Go through the entries below and report how many lines contain the string "instances". Nothing but the number is wanted.

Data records
------------------------------------------------

--- config.mk ---
export PLATFORM = sky130hd
export DESIGN_NAME = irqp_top
export DESIGN_NICKNAME = d
export VERILOG_FILES = /design/src/hw/irqp_pkg.sv /design/src/hw/irqp_bank.sv /design/src/hw/irqp_select.sv /design/src/hw/irqp_top.sv
export SDC_FILE = /design/constraint.sdc
export NUM_CORES = 1
export LEC_CHECK = 0
export ABC_AREA = 1
export BUFFER_PORTS_ARGS = -buffer_cell sky130_fd_sc_hd__buf_4
export CORE_ASPECT_RATIO = 0.6
export CORE_UTILIZATION = 35
export DETAILED_ROUTE_END_ITERATION = 12
export GPL_TIMING_DRIVEN = 0
export MAX_ROUTING_LAYER = met4
export PLACE_DENSITY_LB_ADDON = 0.1
export SYNTH_ARGS = -nofsm -noshare
export SYNTH_HDL_FRONTEND = slang
export SYNTH_HIERARCHICAL = 1
export SYNTH_SLANG_ARGS = --single-unit
--- constraint.sdc ---
create_clock -name ref_clk -period 38.2 [get_ports ref_clk]
set_input_delay 0 -clock ref_clk [delete_from_list [all_inputs] [get_ports ref_clk]]
set_output_delay 0 -clock ref_clk [all_outputs]
set_load 0.01 [all_outputs]
--- src/hw/irqp_pkg.sv ---
// Behaviour
// - a source request pulse sets its pending bit to 1 and holds it.
// - with global enable set, enabled pending requests go to the core as vectors.
// - with global enable clear, no vector is requested; the core may poll.
// - bank b holds converter request in bit 3, serial peripheral in bit 2, read/write.
// - bank b bits 7..4 and 1..0 are reserved, read-only zero; software writes zeros.
// - bank c, all bits read/write, bit 7 is port A pin 7 or low-voltage detector.
// - bank c bit 6 is pin A6 or comparator 0, bit 5 pin A5 or comparator 1.
// - bank c bits 4..1 each latch port A or port D pin of the same index.
// - bank c bit 0 latches pin A0 request, source picked by a select setting.
// - bank d bit 7 latches timer A request, bit 6 the multi-channel timer.
// - bank d bits 3..0 each latch the port C pin of the same index.
// - a core acknowledge clears that source's pending bit until a new request.
// - software writing 0 to a pending bit clears it.
// - software writing 1 to a pending bit raises it as a source request would.
// - each bit has two enable bits: 00 off, 01/10/11 priority levels 1/2/3.
`default_nettype none

package irqp_pkg;

    // register word indices; byte address is four times the index
    localparam logic [11:0] IDX_BANK_B = 12'h0fc3;
    localparam logic [11:0] IDX_BANK_C = 12'h0fc6;
    localparam logic [11:0] IDX_BANK_D = 12'h0fc9;
    localparam logic [11:0] IDX_STATUS = 12'h0fd0;
    localparam logic [11:0] IDX_MASK = 12'h0fd1;
    localparam logic [11:0] IDX_CTRL = 12'h0fd2;

    localparam int ADDR_W = 14;

    // writable bits of each bank
    localparam logic [7:0] WMASK_BANK_B = 8'h0c;
    localparam logic [7:0] WMASK_BANK_C = 8'hff;
    localparam logic [7:0] WMASK_BANK_D = 8'hcf;

    localparam logic [7:0] RST_BANK = 8'h00;
    localparam logic [3:0] RST_EVT = 4'h0;
    localparam logic [7:0] RST_CTRL = 8'h00;

    // bank b field positions
    localparam int POS_CONV = 3;
    localparam int POS_SPI = 2;
    // bank c field positions
    localparam int POS_PA7_LVD = 7;
    localparam int POS_PA6_CMP0 = 6;
    localparam int POS_PA5_CMP1 = 5;
    localparam int POS_PA0 = 0;
    // bank d field positions
    localparam int POS_TMRA = 7;
    localparam int POS_MCT = 6;

    // status / mask bit positions
    localparam int EVT_BANK_B = 0;
    localparam int EVT_BANK_C = 1;
    localparam int EVT_BANK_D = 2;
    localparam int EVT_ACK = 3;
    localparam int EVT_W = 4;

    // control register: bit 0 picks the alternate source of bank c bit 0
    localparam int CTRL_PA0_SEL = 0;

    // flat request index: bank b at 23..16, bank c at 15..8, bank d at 7..0
    localparam int NSRC = 24;
    localparam int ID_W = 5;

    typedef struct packed {
        logic converter;
        logic serial_periph;
        logic [7:0] pin_a;
        logic low_voltage_detector;
        logic comparator0;
        logic comparator1;
        logic [4:1] pin_d;
        logic pin_a0_alt;
        logic timer_a;
        logic multichannel_timer;
        logic [3:0] pin_c;
    } irqp_src_t;

    typedef struct packed {
        logic [NSRC-1:0] hi;
        logic [NSRC-1:0] lo;
    } irqp_enable_t;

    typedef struct packed {
        logic req;
        logic [1:0] level;
        logic [ID_W-1:0] id;
    } irqp_vec_t;

endpackage

`default_nettype wire

--- src/hw/irqp_bank.sv ---
`default_nettype none

module irqp_bank
    import irqp_pkg::*;
#(
    parameter logic [7:0] WMASK = 8'hff
) (
    input wire logic ref_clk,
    input wire logic srst,
    input wire logic [7:0] set_req,
    input wire logic wr_en,
    input wire logic [7:0] wr_data,
    input wire logic [7:0] ack_clr,
    output logic [7:0] pending_ff,
    output logic new_set
);

    logic [7:0] nxt_pending;

    // a source pulse wins over a write of 0 or an acknowledge in the same cycle
    for (genvar i = 0; i < 8; i++) begin : g_bit
        if (WMASK[i]) begin : g_rw
            assign nxt_pending[i] = set_req[i] | (wr_en ? wr_data[i] :
                                    (pending_ff[i] & ~ack_clr[i]));
        end else begin : g_rsv
            assign nxt_pending[i] = 1'b0;
        end
    end

    assign new_set = |(set_req & WMASK & ~pending_ff);

    always_ff @(posedge ref_clk) begin
        if (srst) begin
            pending_ff <= RST_BANK;
        end else begin
            pending_ff <= nxt_pending;
        end
    end

endmodule

`default_nettype wire

--- src/hw/irqp_select.sv ---
`default_nettype none

module irqp_select
    import irqp_pkg::*;
(
    input wire logic [NSRC-1:0] pending,
    input wire irqp_enable_t enable,
    output logic found,
    output logic [1:0] level,
    output logic [ID_W-1:0] id
);

    // highest level wins; within a level the higher flat index wins
    always_comb begin
        found = 1'b0;
        level = 2'b00;
        id = '0;
        for (int i = 0; i < NSRC; i++) begin
            if (pending[i] && ({enable.hi[i], enable.lo[i]} != 2'b00) &&
                ({enable.hi[i], enable.lo[i]} >= level)) begin
                found = 1'b1;
                level = {enable.hi[i], enable.lo[i]};
                id = ID_W'(i);
            end
        end
    end

endmodule

`default_nettype wire

--- src/hw/irqp_top.sv ---
`default_nettype none

module irqp_top
    import irqp_pkg::*;
(
    input wire logic ref_clk,
    input wire logic srst,
    input wire logic [ADDR_W-1:0] avs_address,
    input wire logic avs_read,
    input wire logic avs_write,
    input wire logic [31:0] avs_writedata,
    input wire logic [3:0] avs_byteenable,
    output logic [31:0] avs_readdata,
    output logic avs_waitrequest,
    input wire irqp_src_t src,
    input wire irqp_enable_t enable,
    input wire logic global_interrupt_enable,
    input wire logic core_ack,
    input wire logic [ID_W-1:0] core_ack_id,
    output irqp_vec_t vec,
    output logic [7:0] pending_requests_bank_b,
    output logic [7:0] pending_requests_bank_c,
    output logic [7:0] pending_requests_bank_d,
    output logic irq
);

    // bus slave: one wait cycle, answer on the second cycle of each request
    logic wait_ff;
    logic [31:0] rdata_ff;
    logic bus_req;
    logic bus_take;
    logic bus_first;
    logic [11:0] word_idx;
    logic idx_aligned;
    logic wr_lane0;

    assign bus_req = avs_read | avs_write;
    assign bus_first = bus_req & wait_ff;
    assign bus_take = bus_req & ~wait_ff;
    assign word_idx = avs_address[ADDR_W-1:2];
    assign idx_aligned = (avs_address[1:0] == 2'b00);
    assign wr_lane0 = avs_write & bus_take & idx_aligned & avs_byteenable[0];

    logic hit_b;
    logic hit_c;
    logic hit_d;
    logic hit_status;
    logic hit_mask;
    logic hit_ctrl;

    assign hit_b = (word_idx == IDX_BANK_B);
    assign hit_c = (word_idx == IDX_BANK_C);
    assign hit_d = (word_idx == IDX_BANK_D);
    assign hit_status = (word_idx == IDX_STATUS);
    assign hit_mask = (word_idx == IDX_MASK);
    assign hit_ctrl = (word_idx == IDX_CTRL);

    logic wr_b;
    logic wr_c;
    logic wr_d;
    logic wr_status;
    logic wr_mask;
    logic wr_ctrl;
    logic [7:0] wbyte;

    assign wbyte = avs_writedata[7:0];
    assign wr_b = wr_lane0 & hit_b;
    assign wr_c = wr_lane0 & hit_c;
    assign wr_d = wr_lane0 & hit_d;
    assign wr_status = wr_lane0 & hit_status;
    assign wr_mask = wr_lane0 & hit_mask;
    assign wr_ctrl = wr_lane0 & hit_ctrl;

    // control register
    logic [7:0] ctrl_ff;

    always_ff @(posedge ref_clk) begin
        if (srst) begin
            ctrl_ff <= RST_CTRL;
        end else if (wr_ctrl) begin
            ctrl_ff <= wbyte;
        end
    end

    // source routing into the three banks
    logic [7:0] set_b;
    logic [7:0] set_c;
    logic [7:0] set_d;
    logic pa0_src;

    assign set_b = {4'h0, src.converter, src.serial_periph, 2'b00};
    assign pa0_src = ctrl_ff[CTRL_PA0_SEL] ? src.pin_a0_alt : src.pin_a[0];
    // shared pins and peripherals of bits 7..1 are simply ored: both pulse into the same latch; bit 0 takes pa0_src
    assign set_c = {src.pin_a[7] | src.low_voltage_detector,
                    src.pin_a[6] | src.comparator0,
                    src.pin_a[5] | src.comparator1,
                    src.pin_a[4:1] | src.pin_d[4:1],
                    pa0_src};
    assign set_d = {src.timer_a, src.multichannel_timer, 2'b00, src.pin_c};

    // acknowledge decode into the flat request space
    logic [NSRC-1:0] ack_flat;

    for (genvar i = 0; i < NSRC; i++) begin : g_ack
        assign ack_flat[i] = core_ack & (core_ack_id == ID_W'(i));
    end

    logic new_b;
    logic new_c;
    logic new_d;

    irqp_bank #(
        .WMASK(WMASK_BANK_B)
    ) u_bank_b (
        .ref_clk(ref_clk),
        .srst(srst),
        .set_req(set_b),
        .wr_en(wr_b),
        .wr_data(wbyte),
        .ack_clr(ack_flat[23:16]),
        .pending_ff(pending_requests_bank_b),
        .new_set(new_b)
    );

    irqp_bank #(
        .WMASK(WMASK_BANK_C)
    ) u_bank_c (
        .ref_clk(ref_clk),
        .srst(srst),
        .set_req(set_c),
        .wr_en(wr_c),
        .wr_data(wbyte),
        .ack_clr(ack_flat[15:8]),
        .pending_ff(pending_requests_bank_c),
        .new_set(new_c)
    );

    irqp_bank #(
        .WMASK(WMASK_BANK_D)
    ) u_bank_d (
        .ref_clk(ref_clk),
        .srst(srst),
        .set_req(set_d),
        .wr_en(wr_d),
        .wr_data(wbyte),
        .ack_clr(ack_flat[7:0]),
        .pending_ff(pending_requests_bank_d),
        .new_set(new_d)
    );

    // vector selection
    logic [NSRC-1:0] pend_flat;
    logic sel_found;
    logic [1:0] sel_level;
    logic [ID_W-1:0] sel_id;

    assign pend_flat = {pending_requests_bank_b, pending_requests_bank_c,
                        pending_requests_bank_d};

    irqp_select u_select (
        .pending(pend_flat),
        .enable(enable),
        .found(sel_found),
        .level(sel_level),
        .id(sel_id)
    );

    irqp_vec_t nxt_vec;

    // an acknowledge in flight drops the request for one cycle so it is not re-sent stale
    assign nxt_vec.req = global_interrupt_enable & sel_found & ~core_ack;
    assign nxt_vec.level = sel_level;
    assign nxt_vec.id = sel_id;

    always_ff @(posedge ref_clk) begin
        if (srst) begin
            vec <= '0;
        end else begin
            vec <= nxt_vec;
        end
    end

    // event status, mask and interrupt line
    logic [EVT_W-1:0] evt_ff;
    logic [EVT_W-1:0] mask_ff;
    logic [EVT_W-1:0] evt_set;
    logic [EVT_W-1:0] nxt_evt;
    logic irq_ff;

    assign evt_set = {core_ack, new_d, new_c, new_b};
    // a new event wins over a write-one clear in the same cycle
    assign nxt_evt = evt_set | (evt_ff & ~(wr_status ? wbyte[EVT_W-1:0] : '0));

    always_ff @(posedge ref_clk) begin
        if (srst) begin
            evt_ff <= RST_EVT;
            mask_ff <= RST_EVT;
            irq_ff <= 1'b0;
        end else begin
            evt_ff <= nxt_evt;
            mask_ff <= wr_mask ? wbyte[EVT_W-1:0] : mask_ff;
            irq_ff <= |(nxt_evt & (wr_mask ? wbyte[EVT_W-1:0] : mask_ff));
        end
    end

    assign irq = irq_ff;

    // read data mux
    logic [7:0] rd_byte;

    assign rd_byte = !idx_aligned ? 8'h00 :
                     hit_b ? pending_requests_bank_b :
                     hit_c ? pending_requests_bank_c :
                     hit_d ? pending_requests_bank_d :
                     hit_status ? {4'h0, evt_ff} :
                     hit_mask ? {4'h0, mask_ff} :
                     hit_ctrl ? ctrl_ff : 8'h00;

    always_ff @(posedge ref_clk) begin
        if (srst) begin
            wait_ff <= 1'b1;
            rdata_ff <= 32'h0000_0000;
        end else begin
            wait_ff <= ~bus_first;
            if (bus_first && avs_read) begin
                rdata_ff <= {24'h00_0000, rd_byte};
            end
        end
    end

    assign avs_waitrequest = wait_ff;
    assign avs_readdata = rdata_ff;

endmodule

`default_nettype wire

==> results of run 1 <==
critical path: cells and delay by family (launching register included):
| family | cells | cell delay [ns] |
|---|---|---|
| AND/OR/NAND/NOR | 83 | 8.18 |
| adder cells (fa/ha/maj) | 15 | 3.93 |
| buffers and inverters | 17 | 1.40 |
| AO/OA/AOI/OAI | 10 | 1.29 |
| flip-flops | 1 | 0.49 |
report_power, final:
| part | leakage (nW) | switching (mW) | internal (mW) |
|---|---|---|---|
| registers | 0.412 | 0.00391 | 0.0551 |
| clock network | 0.0781 | 0.0207 | 0.0310 |
| logic | 3.37 | 0.0449 | 0.0351 |
per-layer routing:
metal / global-route usage / share of wire / wire (um) / vias to the layer above
met4: 0.0385 / 0.0069 / 116 / 0
li1: - / - / - / 3162
met5: - / 0 / 0 / -
met2: 0.302 / 0.37 / 6120 / 199
met1: 0.345 / 0.55 / 9150 / 2531
met3: 0.0427 / 0.082 / 1370 / 9
through the flow:
step,instance area [sq um],power [mW],cells
after floorplan,5320,0.111,927
after global placement,6600,0.136,1263
after detailed placement,6600,0.137,1263
after CTS,6950,0.191,1289
after global routing,6950,0.207,1289
final,6950,0.191,1289
sequential cells by signal, summed over array words and instances, names as in the netlist:
| name | flops |
|---|---|
| vec | 8 |
| avs_readdata | 8 |
| evt_ff | 4 |
| u_bank_c/pending_ff | 8 |
| ctrl_ff | 8 |
| u_bank_b/pending_ff | 2 |
| avs_waitrequest | 1 |
| irq | 1 |
| mask_ff | 4 |
| u_bank_d/pending_ff | 6 |
final cells by class:
class	instances	area [sq um]
tap	198	248
clock buffer	7	133
sequential	50	1000
fill	1599	7560
inverter	175	671
buffer	42	298
clock inverter	1	30.0
timing repair buffer	156	1220
multi-input combinational	660	3350
worst min-delay path by stage:
stage | startpoint | endpoint | cells after the start
detailed placement | core_ack | vec[7] | 2
global placement | core_ack | vec[7] | 2
CTS | avs_writedata[5] | ctrl_ff[5] | 3
finish | avs_writedata[5] | ctrl_ff[5] | 3
global route | avs_writedata[5] | u_bank_c/pending_ff[5] | 3
floorplan | srst | u_bank_b/pending_ff[2] | 1
==> results.py, run 1 <==
metrics = {
    "placed_design": {
        "port-buffer-count": 138,
        "hpwl_um": 13900,
        "gp_congestion": 0.884,
        "post-place-ws_ns": 23.31,
    },
    "floorplan": {
        "start_util": 0.359,
        "rows": 34,
        "ios": 199,
        "core_sq_um": 14500,
        "die-area_sq_um": 15400,
        "die_h_um": 96.5,
        "fp.dieW_um": 160,
    },
    "worst_setup_path": {
        "cp-startpoint": "u_bank_d/pending_ff[0]",
        "endpoint_kind": "register",
        "worstPathArrival_ns": 15.62,
        "r2r_end": "vec[7]",
        "crit_path_end": "vec[7]",
        "worstRegToRegCells": 125,
        "slowest_stage": "dlygate4sd3_1",
        "cp_data_required_time_ns": 38.39,
        "start_kind": "register",
        "path_class": "register to register",
        "cp_max_fo": 7,
        "crit_top_cell": "nand2_1",
        "max_stage_delay_ns": 0.57,
        "reg2reg_slack_ns": 22.77,
        "crit-reg2reg-launch": "u_bank_d/pending_ff[0]",
    },
    "sta": {
        "setup_viol": 0,
        "final-hold-violation-count": 0,
        "min_period_ns": 15.43,
        "maxSlewViolCount": 0,
        "max_freq_mhz": 64.8,
        "hold_ws_ns": 0.00845,
        "finalClockSkew_ns": 0.0100,
        "rsz0062_at_grt": "no",
        "fin_ws_ns": 22.77,
        "period_share": 0.404,
        "maxSlewHeadroom": 0.446,
        "tightest_slew_ns": 0.824,
        "fin_tns_setup_ns": 0,
    },
    "power": {
        "peakVddDrop_v": 0.0000183,
        "p_leak_nw": 3.86,
        "power_density_nw_per_um2": 27.5,
    },
    "min_path": {
        "hp-class": "input port to register",
    },
    "clocking": {
        "clkTransAtPathRegs_ns": 0.07,
        "cts_hold_buf": 18,
        "tritoncts": "built",
        "post_cts_buffers": 0,
        "cts_num_sinks": 50,
        "cts_made_buffers": 5,
        "h-tree-depth": 2,
        "cts_root_buf": "clkbuf_16",
        "clockBufferDepth": 2,
        "ctsResizeCount": 0,
        "clk_latency_ns": 0.30,
    },
    "final_layout": {
        "final_core_util": 0.479,
        "nets": 1248,
        "mostFrequentLayoutCells": "nand2_1, buf_4, inv_1",
        "mostFrequentLayoutCell": "nand2_1",
        "n_antenna_cell": 0,
        "drive_gt1_frac": 0.224,
        "syn_to_final_growth_pct": 33.3,
    },
    "synthesis": {
        "netlist_area_sq_um": 5210,
        "yosys_warnings": 6,
        "synth_cells": 898,
        "syn_area_per_cell_sq_um": 5.80,
    },
    "global_routing": {
        "grt_pass1_wl_um": 26600,
        "grt_max_degree": 15,
        "grt_pass1_vias": 5244,
        "grt_usage": 0.227,
        "antenna_found_initial": 0,
        "grt_overflow": 0,
    },
    "detailed_routing": {
        "firstDrtPassIters": 5,
        "via_count": 5901,
        "routed_wl_um": 16800,
        "wire_per_inst_um": 13.0,
        "viasPerCell": 4.58,
        "ant_nets": 0,
        "route.detailed.drc": 0,
        "drtIter0Drc": 495,
    },
    "status": {
        "outcome": "completed",
    },
    "job": {
        "maxCapViolations": 0,
    },
}
Note: power is estimated with default switching activity, not from simulation.
==> run 2: changes to the inputs <==
- ABC_AREA: 1 -> 0
- clock period: 38.2 -> 15.3 ns (I/O delays scaled with it)
==> run 2 against run 1 <==
The run now ends with setup timing left. Global-route usage is 1.5 points higher. First-iteration DRC count is 18% lower. Cell count is 8.6% lower. Clock power is 140% higher. Register-to-register slack worse by 25 ns. Largest power group unchanged. Highest routed layer unchanged.
==> results.py, run 2 <==
metrics = {
    "sta": {
        "finalClockSkew_ns": 0.00616,
        "hold_ws_ns": 0.00734,
        "fin_ws_ns": -2.57,
        "maxSlewHeadroom": 0.189,
        "min_period_ns": 17.87,
        "period_share": 1.17,
        "rsz0062_at_grt": "yes",
        "max_freq_mhz": 56.0,
        "setup_viol": 7,
        "final-hold-violation-count": 0,
        "tightest_slew_ns": 1.20,
        "maxSlewViolCount": 0,
    },
    "floorplan": {
        "die_h_um": 97.5,
        "start_util": 0.363,
        "die-area_sq_um": 15700,
        "core_sq_um": 14700,
        "rows": 34,
        "ios": 199,
        "fp.dieW_um": 161,
    },
    "clocking": {
        "clockBufferDepth": 2,
        "cts_num_sinks": 50,
        "h-tree-depth": 2,
        "cts_made_buffers": 5,
        "cts_root_buf": "clkbuf_16",
        "clkTransAtPathRegs_ns": 0.07,
        "clk_latency_ns": 0.29,
        "tritoncts": "built",
    },
    "status": {
        "violations": "setup timing",
        "outcome": "finished, violations left",
    },
    "detailed_routing": {
        "route.detailed.drc": 0,
        "firstDrtPassIters": 8,
        "drtIter0Drc": 408,
        "routed_wl_um": 19400,
        "ant_nets": 0,
        "via_count": 6346,
        "viasPerCell": 5.39,
        "wire_per_inst_um": 16.4,
    },
    "worst_setup_path": {
        "cp_max_fo": 6,
        "start_kind": "register",
        "worstPathArrival_ns": 18.02,
        "slowest_stage": "or3b_4",
        "crit_top_cell": "nand2b_4",
        "path_class": "register to register",
        "max_stage_delay_ns": 0.40,
        "path_buf_inv": 1,
        "path_delay_family": "simple AND/OR/NAND/NOR gates",
        "cp_data_required_time_ns": 15.46,
        "endpoint_kind": "register",
    },
    "final_layout": {
        "drive_gt1_frac": 0.348,
        "mostFrequentLayoutCells": "buf_4, nand2_1, a21oi_1",
        "mostFrequentLayoutCell": "buf_4",
        "syn_to_final_growth_pct": 50.1,
        "design_area_sq_um": 7990,
        "final_core_util": 0.545,
        "fill_cells": 1446,
        "nets": 1137,
        "n_antenna_cell": 0,
    },
    "power": {
        "p_leak_nw": 3.54,
        "power_density_nw_per_um2": 68.5,
        "peakVddDrop_v": 0.0000394,
    },
    "job": {
        "maxCapViolations": 0,
    },
    "global_routing": {
        "grt_max_degree": 17,
        "grt_usage": 0.242,
        "grt_pass1_wl_um": 29500,
        "grt_overflow": 0,
        "antenna_found_initial": 0,
        "grt_pass1_vias": 5452,
    },
    "placed_design": {
        "placed_cell_area_sq_um": 6950,
        "hpwl_um": 15200,
        "gp_congestion": 0.890,
        "port-buffer-count": 134,
        "post-place-ws_ns": -3.39,
    },
    "synthesis": {
        "synth_cells": 750,
        "yosys_warnings": 6,
        "netlist_area_sq_um": 5330,
        "syn_area_per_cell_sq_um": 7.10,
    },
    "min_path": {
        "hp-class": "input port to register",
    },
}
## run 2: cell types whose count changed in the layout (fill, tap and decap cells not counted), sizes merged, moves of 11 or more
cell and change:
and3 +11, buf +40, inv -126, nand2 -143, nand2b +33, nand3 -75, nand3b +13, nor2 -43
nor2b +13, nor3 +11, nor3b +11, o21a +13, o22ai +13
## run 2: layer usage
| metal | vias to the layer above | track usage | wire length [um] |
|---|---|---|---|
| met1 | 2930 | 0.387 | 10000 |
| met4 | 0 | 0.0218 | 69 |
| met5 | - | - | 0 |
| li1 | 3153 | - | - |
| met2 | 257 | 0.317 | 7730 |
| met3 | 6 | 0.0341 | 1510 |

------------------------------------------------

Response area :: 2